Deepfake tweets automatic detection
Adam Frej, Adrian Kaminski, Piotr Marciniak, Szymon Szmajdzinski, Soveatin Kuntur, Anna Wroblewska
TL;DR
The paper tackles the problem of detecting DeepFake tweets using NLP to counter misinformation on social media. It evaluates a broad set of text representations, preprocessing steps, and ML/DL/transformer models on TweepFake and GPT-2 generated data using an 80/10/10 train/validation/test split. The key finding is that RoBERTa on raw TweepFake data achieves the highest balanced accuracy (~0.896) with strong F1, while GPT-2 based fakes are harder to detect, underscoring the need for robust, adaptable detectors. The work demonstrates effective strategies for social media misinformation detection and highlights ongoing challenges as language generation models evolve, with practical implications for digital information integrity.
Abstract
This study addresses the critical challenge of detecting DeepFake tweets by leveraging advanced natural language processing (NLP) techniques to distinguish between genuine and AI-generated texts.
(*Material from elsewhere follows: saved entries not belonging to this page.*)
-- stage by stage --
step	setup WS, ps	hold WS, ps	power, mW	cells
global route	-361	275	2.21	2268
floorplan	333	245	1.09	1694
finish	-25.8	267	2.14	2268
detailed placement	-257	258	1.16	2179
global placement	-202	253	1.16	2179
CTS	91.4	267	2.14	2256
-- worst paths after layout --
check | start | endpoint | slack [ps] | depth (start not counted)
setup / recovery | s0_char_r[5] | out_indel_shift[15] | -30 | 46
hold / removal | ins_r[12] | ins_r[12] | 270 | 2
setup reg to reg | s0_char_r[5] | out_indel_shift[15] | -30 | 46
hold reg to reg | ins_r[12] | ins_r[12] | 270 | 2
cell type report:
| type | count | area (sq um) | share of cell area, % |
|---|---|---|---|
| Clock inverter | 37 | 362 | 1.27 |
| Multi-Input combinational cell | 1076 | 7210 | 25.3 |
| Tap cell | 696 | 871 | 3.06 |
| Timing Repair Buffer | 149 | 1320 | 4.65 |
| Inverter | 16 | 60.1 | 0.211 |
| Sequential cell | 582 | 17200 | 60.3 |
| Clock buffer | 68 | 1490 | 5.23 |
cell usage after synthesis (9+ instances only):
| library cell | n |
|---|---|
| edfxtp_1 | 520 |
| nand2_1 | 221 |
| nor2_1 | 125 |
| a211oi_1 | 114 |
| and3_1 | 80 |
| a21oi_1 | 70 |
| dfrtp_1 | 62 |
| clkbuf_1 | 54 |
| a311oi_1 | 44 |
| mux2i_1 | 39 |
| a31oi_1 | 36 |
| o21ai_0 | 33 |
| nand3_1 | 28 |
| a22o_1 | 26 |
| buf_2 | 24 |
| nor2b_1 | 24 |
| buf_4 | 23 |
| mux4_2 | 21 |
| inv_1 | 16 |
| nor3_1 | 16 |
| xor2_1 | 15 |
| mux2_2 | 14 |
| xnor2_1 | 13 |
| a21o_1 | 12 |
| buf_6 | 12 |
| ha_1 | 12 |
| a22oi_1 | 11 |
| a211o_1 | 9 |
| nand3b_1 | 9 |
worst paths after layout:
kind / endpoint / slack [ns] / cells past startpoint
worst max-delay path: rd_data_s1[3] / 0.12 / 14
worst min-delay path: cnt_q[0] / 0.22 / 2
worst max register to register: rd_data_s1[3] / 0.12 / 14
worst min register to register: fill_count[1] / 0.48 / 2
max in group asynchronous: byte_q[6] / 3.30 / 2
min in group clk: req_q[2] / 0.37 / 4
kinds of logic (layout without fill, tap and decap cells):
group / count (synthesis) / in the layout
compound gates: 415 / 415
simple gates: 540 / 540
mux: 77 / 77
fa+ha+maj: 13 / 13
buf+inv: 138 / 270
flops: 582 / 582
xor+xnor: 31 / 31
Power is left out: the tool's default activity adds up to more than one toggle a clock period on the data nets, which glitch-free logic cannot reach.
--- config.mk ---
export PLATFORM = sky130hd
export DESIGN_NAME = cicc_norm
export DESIGN_NICKNAME = d
export VERILOG_FILES = /design/src/rtl/cicc_pkg.sv /design/src/rtl/cicc_norm.sv
export SDC_FILE = /design/constraint.sdc
export NUM_CORES = 2
export LEC_CHECK = 0
export BUFFER_PORTS_ARGS = -buffer_cell sky130_fd_sc_hd__buf_2
export CORE_MARGIN = 3
export CORE_UTILIZATION = 52
export CTS_CLUSTER_SIZE = 40
export DETAILED_ROUTE_END_ITERATION = 10
export PLACE_DENSITY = 0.66
export SKIP_CTS_REPAIR_TIMING = 1
export SLEW_MARGIN = 25
export SYNTH_ARGS = -nofsm -noshare
export SYNTH_HDL_FRONTEND = slang
export SYNTH_SLANG_ARGS = --single-unit
--- constraint.sdc ---
create_clock -name clk_i -period 8.7 [get_ports clk_i]
set_input_delay 1.74 -clock clk_i [delete_from_list [all_inputs] [get_ports clk_i]]
set_output_delay 1.74 -clock clk_i [all_outputs]
set_load 0.02 [all_outputs]
--- src/rtl/cicc_pkg.sv ---
// Shared types, codes and constants of the circle immersed-boundary cell classifier.
// No dependencies; every other file imports this package.
`timescale 1ns / 1ps
`default_nettype none
package cicc_pkg;

  localparam int INDEX_BITS_DEF = 12;
  localparam int SQRT_STAGES    = 32;
  localparam int DIV_STAGES     = 15;
  localparam int Q214_ONE       = 16384;

  typedef enum logic [1:0] {
    KIND_FLUID = 2'd0,
    KIND_BODY  = 2'd1,
    KIND_GHOST = 2'd2
  } cell_kind_e;

  typedef enum logic [2:0] {
    CFG_CENTER_X     = 3'd0,
    CFG_CENTER_Y     = 3'd1,
    CFG_RADIUS       = 3'd2,
    CFG_CELL_WIDTH_X = 3'd3,
    CFG_CELL_WIDTH_Y = 3'd4,
    CFG_GHOST_X      = 3'd5,
    CFG_GHOST_Y      = 3'd6
  } cfg_idx_e;

  typedef struct packed {
    logic signed [31:0] center_x;
    logic signed [31:0] center_y;
    logic [30:0]        radius;
    logic [30:0]        width_x;
    logic [30:0]        width_y;
    logic [3:0]         ghost_x;
    logic [3:0]         ghost_y;
  } geom_cfg_t;

  typedef struct packed {
    cell_kind_e  kind;
    logic [31:0] ax;
    logic [31:0] ay;
    logic        neg_x;
    logic        neg_y;
    logic        last;
  } tag_t;

  typedef struct packed {
    cell_kind_e         kind;
    logic [30:0]        wall;
    logic signed [15:0] nx;
    logic signed [15:0] ny;
    logic               last;
  } result_t;

endpackage
`default_nettype wire

--- src/rtl/cicc_norm.sv ---
// Unit normal by pipelined restoring division, wall distance and result register.
// One quotient bit per division stage for both axes; depends on cicc_pkg.
`timescale 1ns / 1ps
`default_nettype none
module cicc_norm import cicc_pkg::*; (
  input  wire logic        clk_i,
  input  wire logic        rst_ni,
  input  wire logic        en_i,
  input  wire logic [30:0] radius_i,
  input  wire logic        valid_i,
  input  wire tag_t        tag_i,
  input  wire logic [31:0] root_i,
  output logic             valid_o,
  output result_t          res_o
);

  localparam int NS = DIV_STAGES + 1;

  logic [47:0]           remx_q [NS];
  logic [47:0]           remy_q [NS];
  logic [DIV_STAGES-1:0] qx_q   [NS];
  logic [DIV_STAGES-1:0] qy_q   [NS];
  logic [31:0]           d_q    [NS];
  tag_t                  tag_q  [NS];
  logic [NS:0]           vld_q;
  result_t               out_q;

  logic [47:0]           remx_d [NS];
  logic [47:0]           remy_d [NS];
  logic [DIV_STAGES-1:0] qx_d   [NS];
  logic [DIV_STAGES-1:0] qy_d   [NS];

  always_comb begin
    logic [47:0] dsh;
    remx_d[0] = {1'b0, tag_i.ax, 15'd0} + 48'(root_i);
    remy_d[0] = {1'b0, tag_i.ay, 15'd0} + 48'(root_i);
    qx_d[0]   = '0;
    qy_d[0]   = '0;
    for (int k = 1; k < NS; k++) begin
      dsh       = {15'd0, d_q[k-1], 1'b0} << 4'(DIV_STAGES - k);
      remx_d[k] = remx_q[k-1];
      remy_d[k] = remy_q[k-1];
      qx_d[k]   = qx_q[k-1];
      qy_d[k]   = qy_q[k-1];
      if (remx_q[k-1] >= dsh) begin
        remx_d[k] = remx_q[k-1] - dsh;
        qx_d[k][DIV_STAGES-k] = 1'b1;
      end
      if (remy_q[k-1] >= dsh) begin
        remy_d[k] = remy_q[k-1] - dsh;
        qy_d[k][DIV_STAGES-k] = 1'b1;
      end
    end
  end

  function automatic logic signed [15:0] fmt(logic [DIV_STAGES-1:0] q, logic neg);
    logic [15:0] m;
    m = (q > DIV_STAGES'(Q214_ONE)) ? 16'(Q214_ONE) : 16'(q);
    return neg ? $signed(-m) : $signed(m);
  endfunction

  logic ghost, zero;
  assign ghost = tag_q[NS-1].kind == KIND_GHOST;
  assign zero  = !ghost || (d_q[NS-1] == 32'd0);

  always_ff @(posedge clk_i) begin
    if (en_i) begin
      for (int k = 0; k < NS; k++) begin
        remx_q[k] <= remx_d[k];
        remy_q[k] <= remy_d[k];
        qx_q[k]   <= qx_d[k];
        qy_q[k]   <= qy_d[k];
        d_q[k]    <= (k == 0) ? root_i : d_q[(k == 0) ? 0 : k - 1];
        tag_q[k]  <= (k == 0) ? tag_i : tag_q[(k == 0) ? 0 : k - 1];
      end
      out_q.kind <= tag_q[NS-1].kind;
      out_q.last <= tag_q[NS-1].last;
      out_q.wall <= ghost ? radius_i - d_q[NS-1][31:1] : 31'd0;
      out_q.nx   <= zero ? 16'sd0 : fmt(qx_q[NS-1], tag_q[NS-1].neg_x);
      out_q.ny   <= zero ? 16'sd0 : fmt(qy_q[NS-1], tag_q[NS-1].neg_y);
    end
  end

  always_ff @(posedge clk_i or negedge rst_ni) begin
    if (!rst_ni) begin
      vld_q <= '0;
    end else if (en_i) begin
      vld_q <= {vld_q[NS-1:0], valid_i};
    end
  end

  assign valid_o = vld_q[NS];
  assign res_o   = out_q;

endmodule
`default_nettype wire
Given the increasing prevalence of misinformation, our research utilizes the TweepFake dataset to train and evaluate various machine learning models. The objective is to identify effective strategies for recognizing DeepFake content, thereby enhancing the integrity of digital communications. By developing reliable methods for detecting AI-generated misinformation, this work contributes to a more trustworthy online information environment.